▶ [WHAT TO WORK ON]: When the string "timing" occurs in a line of the listing below, return that line.

▶ [THE DATA]:
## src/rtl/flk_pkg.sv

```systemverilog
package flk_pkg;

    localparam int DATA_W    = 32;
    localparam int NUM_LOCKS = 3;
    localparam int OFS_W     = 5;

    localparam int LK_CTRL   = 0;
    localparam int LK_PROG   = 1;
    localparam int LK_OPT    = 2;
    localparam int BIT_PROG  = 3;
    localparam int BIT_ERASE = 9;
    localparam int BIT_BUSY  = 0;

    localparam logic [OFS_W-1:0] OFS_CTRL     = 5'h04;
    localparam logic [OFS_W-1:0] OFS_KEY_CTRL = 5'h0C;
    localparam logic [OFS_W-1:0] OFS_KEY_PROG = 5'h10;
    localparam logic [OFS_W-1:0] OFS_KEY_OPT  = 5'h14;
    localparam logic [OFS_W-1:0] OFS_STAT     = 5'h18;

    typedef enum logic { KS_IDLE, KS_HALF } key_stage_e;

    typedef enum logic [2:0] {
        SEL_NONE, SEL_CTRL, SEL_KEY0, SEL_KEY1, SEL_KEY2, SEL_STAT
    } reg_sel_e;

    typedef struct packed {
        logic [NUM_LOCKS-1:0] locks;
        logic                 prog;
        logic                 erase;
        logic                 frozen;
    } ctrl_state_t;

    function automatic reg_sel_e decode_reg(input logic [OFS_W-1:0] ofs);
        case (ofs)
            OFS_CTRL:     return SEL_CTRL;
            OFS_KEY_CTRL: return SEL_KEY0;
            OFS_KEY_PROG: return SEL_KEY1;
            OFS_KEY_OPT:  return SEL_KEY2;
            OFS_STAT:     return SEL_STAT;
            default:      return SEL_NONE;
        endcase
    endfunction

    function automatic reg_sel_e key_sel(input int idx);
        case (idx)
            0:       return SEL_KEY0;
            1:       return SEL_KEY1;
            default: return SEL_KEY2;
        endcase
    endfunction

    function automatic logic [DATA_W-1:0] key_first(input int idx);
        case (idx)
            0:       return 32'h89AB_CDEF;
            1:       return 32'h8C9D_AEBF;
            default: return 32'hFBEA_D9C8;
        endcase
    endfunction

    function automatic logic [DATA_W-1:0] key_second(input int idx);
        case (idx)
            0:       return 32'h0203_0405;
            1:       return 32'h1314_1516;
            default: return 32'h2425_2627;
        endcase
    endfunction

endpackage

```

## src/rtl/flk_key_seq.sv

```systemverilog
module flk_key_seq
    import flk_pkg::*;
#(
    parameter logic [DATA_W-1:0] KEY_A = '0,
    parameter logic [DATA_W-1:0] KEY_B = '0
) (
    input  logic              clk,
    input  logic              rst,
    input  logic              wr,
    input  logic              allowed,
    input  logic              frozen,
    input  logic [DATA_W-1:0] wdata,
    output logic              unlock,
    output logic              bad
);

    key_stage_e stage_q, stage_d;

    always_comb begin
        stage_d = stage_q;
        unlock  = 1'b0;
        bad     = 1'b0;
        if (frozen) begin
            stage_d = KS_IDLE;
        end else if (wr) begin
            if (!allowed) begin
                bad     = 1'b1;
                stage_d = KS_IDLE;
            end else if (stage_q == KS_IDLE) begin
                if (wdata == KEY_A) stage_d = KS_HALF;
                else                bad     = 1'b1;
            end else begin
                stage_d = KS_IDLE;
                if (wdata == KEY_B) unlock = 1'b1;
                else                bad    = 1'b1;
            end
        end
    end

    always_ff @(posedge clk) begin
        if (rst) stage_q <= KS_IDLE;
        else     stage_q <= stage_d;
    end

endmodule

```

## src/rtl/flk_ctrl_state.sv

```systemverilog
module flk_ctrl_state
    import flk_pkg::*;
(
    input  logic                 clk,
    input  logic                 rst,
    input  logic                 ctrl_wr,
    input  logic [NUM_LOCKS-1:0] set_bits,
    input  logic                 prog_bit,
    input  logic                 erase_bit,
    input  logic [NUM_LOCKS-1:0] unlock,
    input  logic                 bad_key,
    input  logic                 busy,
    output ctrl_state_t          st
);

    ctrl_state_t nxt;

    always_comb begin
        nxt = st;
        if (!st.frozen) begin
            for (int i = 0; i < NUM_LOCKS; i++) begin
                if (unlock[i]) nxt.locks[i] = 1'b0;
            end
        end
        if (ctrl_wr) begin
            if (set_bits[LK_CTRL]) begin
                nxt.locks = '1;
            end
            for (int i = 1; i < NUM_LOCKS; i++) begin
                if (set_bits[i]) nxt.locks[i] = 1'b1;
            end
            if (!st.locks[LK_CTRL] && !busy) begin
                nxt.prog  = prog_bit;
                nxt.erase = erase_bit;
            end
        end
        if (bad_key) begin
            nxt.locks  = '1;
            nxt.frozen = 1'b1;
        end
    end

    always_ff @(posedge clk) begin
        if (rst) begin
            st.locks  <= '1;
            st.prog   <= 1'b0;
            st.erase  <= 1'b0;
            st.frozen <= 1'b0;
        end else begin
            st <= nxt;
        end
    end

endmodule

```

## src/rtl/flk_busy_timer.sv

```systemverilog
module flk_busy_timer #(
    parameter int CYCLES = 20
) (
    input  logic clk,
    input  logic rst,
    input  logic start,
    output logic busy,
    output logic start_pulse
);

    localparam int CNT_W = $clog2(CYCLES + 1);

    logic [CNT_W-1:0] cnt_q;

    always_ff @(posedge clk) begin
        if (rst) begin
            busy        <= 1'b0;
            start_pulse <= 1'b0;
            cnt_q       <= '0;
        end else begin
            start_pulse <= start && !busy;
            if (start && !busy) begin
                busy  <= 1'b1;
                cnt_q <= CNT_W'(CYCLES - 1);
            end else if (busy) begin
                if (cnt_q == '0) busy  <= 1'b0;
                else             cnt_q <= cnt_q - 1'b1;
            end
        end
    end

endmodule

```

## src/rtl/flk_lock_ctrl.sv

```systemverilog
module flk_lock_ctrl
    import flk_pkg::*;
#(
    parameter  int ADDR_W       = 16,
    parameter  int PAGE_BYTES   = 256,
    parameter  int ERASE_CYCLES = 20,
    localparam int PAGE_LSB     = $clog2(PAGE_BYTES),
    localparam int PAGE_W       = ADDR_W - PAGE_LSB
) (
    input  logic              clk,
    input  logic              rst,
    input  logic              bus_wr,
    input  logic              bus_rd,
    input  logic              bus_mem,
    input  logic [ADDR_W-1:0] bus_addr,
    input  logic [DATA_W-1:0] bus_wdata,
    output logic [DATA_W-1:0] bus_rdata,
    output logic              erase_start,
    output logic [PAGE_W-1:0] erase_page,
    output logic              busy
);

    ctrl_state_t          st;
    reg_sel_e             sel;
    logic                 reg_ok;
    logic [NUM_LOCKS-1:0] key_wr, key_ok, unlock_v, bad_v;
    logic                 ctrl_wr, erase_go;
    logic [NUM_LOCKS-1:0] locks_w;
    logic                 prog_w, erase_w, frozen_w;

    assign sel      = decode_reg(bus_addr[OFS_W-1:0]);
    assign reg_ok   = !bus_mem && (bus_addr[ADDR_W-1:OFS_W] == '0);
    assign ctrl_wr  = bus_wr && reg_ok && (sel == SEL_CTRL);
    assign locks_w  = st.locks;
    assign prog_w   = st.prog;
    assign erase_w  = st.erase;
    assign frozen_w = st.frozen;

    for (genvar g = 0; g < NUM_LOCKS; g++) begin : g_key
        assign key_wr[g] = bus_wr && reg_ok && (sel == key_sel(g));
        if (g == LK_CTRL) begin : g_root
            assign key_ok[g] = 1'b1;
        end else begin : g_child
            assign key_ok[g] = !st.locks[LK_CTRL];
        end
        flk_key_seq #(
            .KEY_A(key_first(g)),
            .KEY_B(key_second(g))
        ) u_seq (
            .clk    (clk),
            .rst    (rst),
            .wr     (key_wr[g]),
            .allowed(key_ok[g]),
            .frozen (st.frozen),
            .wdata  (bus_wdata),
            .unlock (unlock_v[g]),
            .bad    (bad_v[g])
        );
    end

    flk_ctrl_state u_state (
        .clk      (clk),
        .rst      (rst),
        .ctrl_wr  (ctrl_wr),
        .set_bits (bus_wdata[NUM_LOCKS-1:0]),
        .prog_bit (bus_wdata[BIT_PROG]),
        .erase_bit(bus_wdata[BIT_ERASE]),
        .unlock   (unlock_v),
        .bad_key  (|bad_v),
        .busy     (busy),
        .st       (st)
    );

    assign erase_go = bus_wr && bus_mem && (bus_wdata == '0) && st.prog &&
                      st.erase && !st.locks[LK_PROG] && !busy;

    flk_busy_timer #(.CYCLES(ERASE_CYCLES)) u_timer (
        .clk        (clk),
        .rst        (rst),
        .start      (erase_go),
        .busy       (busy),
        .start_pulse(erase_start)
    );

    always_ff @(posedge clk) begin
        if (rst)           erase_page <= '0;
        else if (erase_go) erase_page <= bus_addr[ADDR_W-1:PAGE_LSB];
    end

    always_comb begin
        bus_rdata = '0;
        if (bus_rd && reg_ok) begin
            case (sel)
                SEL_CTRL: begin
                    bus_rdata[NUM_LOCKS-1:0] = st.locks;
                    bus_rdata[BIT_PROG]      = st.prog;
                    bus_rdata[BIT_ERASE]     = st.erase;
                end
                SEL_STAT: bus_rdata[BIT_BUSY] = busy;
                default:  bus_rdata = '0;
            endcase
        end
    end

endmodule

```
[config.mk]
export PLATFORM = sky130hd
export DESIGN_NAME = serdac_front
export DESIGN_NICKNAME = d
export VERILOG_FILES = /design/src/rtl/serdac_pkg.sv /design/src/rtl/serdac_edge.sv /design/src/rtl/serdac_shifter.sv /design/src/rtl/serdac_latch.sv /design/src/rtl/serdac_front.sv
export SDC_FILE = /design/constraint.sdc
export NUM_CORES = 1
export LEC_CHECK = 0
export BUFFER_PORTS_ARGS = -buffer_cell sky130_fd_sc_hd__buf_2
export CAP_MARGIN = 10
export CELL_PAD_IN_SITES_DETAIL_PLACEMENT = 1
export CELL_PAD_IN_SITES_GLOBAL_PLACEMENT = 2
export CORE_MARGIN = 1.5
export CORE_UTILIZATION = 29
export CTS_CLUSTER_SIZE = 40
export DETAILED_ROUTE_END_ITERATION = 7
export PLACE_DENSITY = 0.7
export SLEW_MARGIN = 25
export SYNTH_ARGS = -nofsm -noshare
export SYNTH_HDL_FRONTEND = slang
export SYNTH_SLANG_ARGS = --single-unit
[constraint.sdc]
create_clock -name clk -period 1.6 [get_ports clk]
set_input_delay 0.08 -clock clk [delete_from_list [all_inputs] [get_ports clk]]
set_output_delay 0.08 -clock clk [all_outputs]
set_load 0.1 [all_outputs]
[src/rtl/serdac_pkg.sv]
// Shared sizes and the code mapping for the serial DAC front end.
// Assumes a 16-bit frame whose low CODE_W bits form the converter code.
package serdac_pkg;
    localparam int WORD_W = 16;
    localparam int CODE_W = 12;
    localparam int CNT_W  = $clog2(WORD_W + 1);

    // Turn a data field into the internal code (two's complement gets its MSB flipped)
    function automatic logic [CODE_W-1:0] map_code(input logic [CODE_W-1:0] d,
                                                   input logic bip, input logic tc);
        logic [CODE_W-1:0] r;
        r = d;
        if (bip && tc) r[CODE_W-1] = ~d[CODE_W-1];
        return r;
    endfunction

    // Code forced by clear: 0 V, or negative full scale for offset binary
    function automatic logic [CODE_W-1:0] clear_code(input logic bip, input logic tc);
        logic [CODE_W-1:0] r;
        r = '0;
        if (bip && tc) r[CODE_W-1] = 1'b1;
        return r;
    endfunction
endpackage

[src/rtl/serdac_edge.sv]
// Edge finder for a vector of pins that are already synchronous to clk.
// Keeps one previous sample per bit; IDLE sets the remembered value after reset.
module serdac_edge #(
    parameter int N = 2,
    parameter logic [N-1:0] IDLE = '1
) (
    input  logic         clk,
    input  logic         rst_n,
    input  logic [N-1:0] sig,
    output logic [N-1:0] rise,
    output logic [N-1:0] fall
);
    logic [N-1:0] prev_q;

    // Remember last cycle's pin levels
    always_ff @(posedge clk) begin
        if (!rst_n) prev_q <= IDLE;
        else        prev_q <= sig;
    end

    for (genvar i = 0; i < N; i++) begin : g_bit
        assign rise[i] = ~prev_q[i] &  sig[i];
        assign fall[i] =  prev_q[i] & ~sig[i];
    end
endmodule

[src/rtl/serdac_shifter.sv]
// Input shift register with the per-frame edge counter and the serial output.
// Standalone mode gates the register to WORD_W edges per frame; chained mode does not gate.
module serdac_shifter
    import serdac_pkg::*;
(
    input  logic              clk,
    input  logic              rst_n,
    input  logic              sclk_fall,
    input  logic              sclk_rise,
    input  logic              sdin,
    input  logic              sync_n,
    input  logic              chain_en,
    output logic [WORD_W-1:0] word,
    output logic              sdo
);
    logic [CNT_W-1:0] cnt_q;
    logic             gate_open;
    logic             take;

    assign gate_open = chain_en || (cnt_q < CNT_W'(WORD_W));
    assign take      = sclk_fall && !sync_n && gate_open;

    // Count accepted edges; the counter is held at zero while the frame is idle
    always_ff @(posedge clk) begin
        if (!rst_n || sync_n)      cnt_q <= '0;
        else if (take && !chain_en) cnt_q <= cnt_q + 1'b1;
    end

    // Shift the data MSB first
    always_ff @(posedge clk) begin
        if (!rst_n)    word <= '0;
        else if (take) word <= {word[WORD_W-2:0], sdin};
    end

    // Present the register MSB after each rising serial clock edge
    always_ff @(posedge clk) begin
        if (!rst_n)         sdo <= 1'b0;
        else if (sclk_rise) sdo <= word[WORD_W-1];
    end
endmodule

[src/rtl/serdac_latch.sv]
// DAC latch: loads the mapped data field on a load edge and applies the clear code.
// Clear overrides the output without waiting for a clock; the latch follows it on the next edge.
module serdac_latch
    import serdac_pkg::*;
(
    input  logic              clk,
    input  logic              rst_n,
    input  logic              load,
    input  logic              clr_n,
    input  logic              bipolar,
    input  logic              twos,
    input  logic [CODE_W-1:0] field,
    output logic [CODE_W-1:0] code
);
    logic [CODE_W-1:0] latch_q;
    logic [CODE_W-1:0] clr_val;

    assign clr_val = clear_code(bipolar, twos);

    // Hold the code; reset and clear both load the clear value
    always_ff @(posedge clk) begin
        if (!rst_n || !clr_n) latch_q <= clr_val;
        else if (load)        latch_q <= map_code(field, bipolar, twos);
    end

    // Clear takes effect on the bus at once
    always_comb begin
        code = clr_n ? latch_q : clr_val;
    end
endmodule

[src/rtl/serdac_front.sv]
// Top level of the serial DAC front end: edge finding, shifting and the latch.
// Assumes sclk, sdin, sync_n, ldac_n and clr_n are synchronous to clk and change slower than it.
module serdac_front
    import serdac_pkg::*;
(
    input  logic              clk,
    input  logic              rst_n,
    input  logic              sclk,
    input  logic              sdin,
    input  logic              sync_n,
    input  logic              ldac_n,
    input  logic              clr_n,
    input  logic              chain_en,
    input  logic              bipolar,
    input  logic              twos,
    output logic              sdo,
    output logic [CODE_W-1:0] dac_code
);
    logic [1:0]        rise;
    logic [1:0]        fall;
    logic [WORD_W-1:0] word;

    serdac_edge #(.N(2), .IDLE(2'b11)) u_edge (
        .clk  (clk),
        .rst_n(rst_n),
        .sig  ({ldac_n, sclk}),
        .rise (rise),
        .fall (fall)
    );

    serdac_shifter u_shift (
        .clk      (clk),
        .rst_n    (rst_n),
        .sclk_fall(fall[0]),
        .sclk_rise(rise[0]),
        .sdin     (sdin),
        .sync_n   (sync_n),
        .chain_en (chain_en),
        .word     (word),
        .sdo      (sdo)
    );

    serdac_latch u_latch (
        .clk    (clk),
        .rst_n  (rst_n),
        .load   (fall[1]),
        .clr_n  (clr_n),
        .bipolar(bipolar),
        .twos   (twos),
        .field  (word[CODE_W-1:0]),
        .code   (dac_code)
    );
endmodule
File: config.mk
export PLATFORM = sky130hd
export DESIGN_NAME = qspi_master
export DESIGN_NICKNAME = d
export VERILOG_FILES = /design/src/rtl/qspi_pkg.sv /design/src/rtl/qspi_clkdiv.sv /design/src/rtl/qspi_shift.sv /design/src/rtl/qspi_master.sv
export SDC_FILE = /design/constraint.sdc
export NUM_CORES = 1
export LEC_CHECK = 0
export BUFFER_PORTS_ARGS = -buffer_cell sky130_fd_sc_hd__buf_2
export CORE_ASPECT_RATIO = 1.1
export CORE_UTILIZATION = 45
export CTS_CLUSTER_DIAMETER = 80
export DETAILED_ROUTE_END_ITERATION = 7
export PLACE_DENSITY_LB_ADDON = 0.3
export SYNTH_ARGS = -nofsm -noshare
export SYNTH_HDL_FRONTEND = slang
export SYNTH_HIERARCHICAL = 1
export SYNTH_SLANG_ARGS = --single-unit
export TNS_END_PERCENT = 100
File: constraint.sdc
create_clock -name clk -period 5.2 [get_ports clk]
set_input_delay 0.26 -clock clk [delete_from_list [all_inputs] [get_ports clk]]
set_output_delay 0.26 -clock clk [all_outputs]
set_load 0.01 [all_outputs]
* * *
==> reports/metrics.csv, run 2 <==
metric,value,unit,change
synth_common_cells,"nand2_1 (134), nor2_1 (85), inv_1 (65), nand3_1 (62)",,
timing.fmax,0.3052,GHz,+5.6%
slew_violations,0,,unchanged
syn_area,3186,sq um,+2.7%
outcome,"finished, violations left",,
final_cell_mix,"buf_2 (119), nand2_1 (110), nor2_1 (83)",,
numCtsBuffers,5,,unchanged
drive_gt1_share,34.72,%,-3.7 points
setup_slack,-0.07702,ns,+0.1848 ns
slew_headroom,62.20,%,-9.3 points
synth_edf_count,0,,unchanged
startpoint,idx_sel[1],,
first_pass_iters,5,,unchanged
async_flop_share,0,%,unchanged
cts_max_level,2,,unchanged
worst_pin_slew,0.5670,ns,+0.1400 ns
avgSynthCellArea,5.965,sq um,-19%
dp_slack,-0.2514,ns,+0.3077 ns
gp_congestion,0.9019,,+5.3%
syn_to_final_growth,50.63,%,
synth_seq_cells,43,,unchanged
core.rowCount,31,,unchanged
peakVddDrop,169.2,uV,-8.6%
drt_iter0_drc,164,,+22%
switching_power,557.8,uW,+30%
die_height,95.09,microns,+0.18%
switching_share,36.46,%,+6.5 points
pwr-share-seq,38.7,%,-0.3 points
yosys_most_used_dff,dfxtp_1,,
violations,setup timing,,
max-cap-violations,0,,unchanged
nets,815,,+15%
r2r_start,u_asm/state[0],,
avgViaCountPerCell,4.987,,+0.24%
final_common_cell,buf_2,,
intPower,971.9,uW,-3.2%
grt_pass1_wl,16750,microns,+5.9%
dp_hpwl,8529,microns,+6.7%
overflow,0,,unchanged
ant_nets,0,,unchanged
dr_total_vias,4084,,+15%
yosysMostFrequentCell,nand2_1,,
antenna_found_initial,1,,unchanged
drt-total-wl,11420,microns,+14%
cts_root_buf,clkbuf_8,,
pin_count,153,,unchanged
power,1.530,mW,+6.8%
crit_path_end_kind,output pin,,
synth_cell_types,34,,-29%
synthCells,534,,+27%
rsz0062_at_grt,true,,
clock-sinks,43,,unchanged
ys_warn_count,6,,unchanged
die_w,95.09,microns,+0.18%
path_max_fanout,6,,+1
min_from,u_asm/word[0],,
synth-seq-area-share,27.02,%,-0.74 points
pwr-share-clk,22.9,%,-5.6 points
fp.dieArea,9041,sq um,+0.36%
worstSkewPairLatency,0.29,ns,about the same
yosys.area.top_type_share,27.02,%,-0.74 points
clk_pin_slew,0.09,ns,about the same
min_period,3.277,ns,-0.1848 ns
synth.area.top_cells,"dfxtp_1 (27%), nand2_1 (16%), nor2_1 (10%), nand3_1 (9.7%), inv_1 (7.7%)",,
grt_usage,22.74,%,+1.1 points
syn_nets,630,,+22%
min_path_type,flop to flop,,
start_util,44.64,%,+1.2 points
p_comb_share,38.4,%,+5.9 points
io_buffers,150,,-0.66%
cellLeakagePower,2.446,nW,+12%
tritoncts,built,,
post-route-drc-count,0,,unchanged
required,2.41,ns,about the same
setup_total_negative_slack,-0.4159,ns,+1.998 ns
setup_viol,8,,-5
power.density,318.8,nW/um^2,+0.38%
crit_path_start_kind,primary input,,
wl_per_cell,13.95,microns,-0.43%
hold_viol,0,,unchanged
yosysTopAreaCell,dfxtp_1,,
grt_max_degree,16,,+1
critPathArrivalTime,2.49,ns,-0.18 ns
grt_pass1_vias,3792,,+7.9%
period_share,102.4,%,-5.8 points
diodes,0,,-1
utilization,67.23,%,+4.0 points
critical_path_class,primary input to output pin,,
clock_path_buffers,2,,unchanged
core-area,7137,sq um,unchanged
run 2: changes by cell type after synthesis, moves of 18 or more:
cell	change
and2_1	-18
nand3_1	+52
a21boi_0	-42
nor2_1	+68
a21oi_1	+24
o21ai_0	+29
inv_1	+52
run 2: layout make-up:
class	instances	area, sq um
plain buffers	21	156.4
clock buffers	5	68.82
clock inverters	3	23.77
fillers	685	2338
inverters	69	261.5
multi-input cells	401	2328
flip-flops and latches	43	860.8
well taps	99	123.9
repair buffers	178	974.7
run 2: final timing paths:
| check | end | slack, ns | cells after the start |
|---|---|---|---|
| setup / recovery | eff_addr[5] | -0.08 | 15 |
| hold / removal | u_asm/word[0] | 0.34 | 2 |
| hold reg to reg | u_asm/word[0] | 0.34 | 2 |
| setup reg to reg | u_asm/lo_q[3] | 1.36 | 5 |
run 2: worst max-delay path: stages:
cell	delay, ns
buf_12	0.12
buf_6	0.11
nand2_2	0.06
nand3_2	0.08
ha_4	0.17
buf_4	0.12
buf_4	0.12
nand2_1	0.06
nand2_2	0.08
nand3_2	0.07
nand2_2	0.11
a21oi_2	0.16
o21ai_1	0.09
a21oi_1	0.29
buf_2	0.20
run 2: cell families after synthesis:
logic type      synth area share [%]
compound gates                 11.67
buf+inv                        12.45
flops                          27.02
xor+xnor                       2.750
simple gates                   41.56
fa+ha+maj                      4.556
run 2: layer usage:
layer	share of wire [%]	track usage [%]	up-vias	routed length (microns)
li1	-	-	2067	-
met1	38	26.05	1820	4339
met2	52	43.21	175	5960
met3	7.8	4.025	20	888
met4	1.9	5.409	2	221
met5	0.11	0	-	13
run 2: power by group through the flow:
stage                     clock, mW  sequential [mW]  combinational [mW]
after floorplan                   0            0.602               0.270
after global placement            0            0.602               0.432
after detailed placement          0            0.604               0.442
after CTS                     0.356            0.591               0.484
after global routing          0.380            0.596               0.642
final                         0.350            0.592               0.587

▶ [FINISHED TASK]:
timing.fmax,0.3052,GHz,+5.6%
violations,setup timing,,
run 2: final timing paths:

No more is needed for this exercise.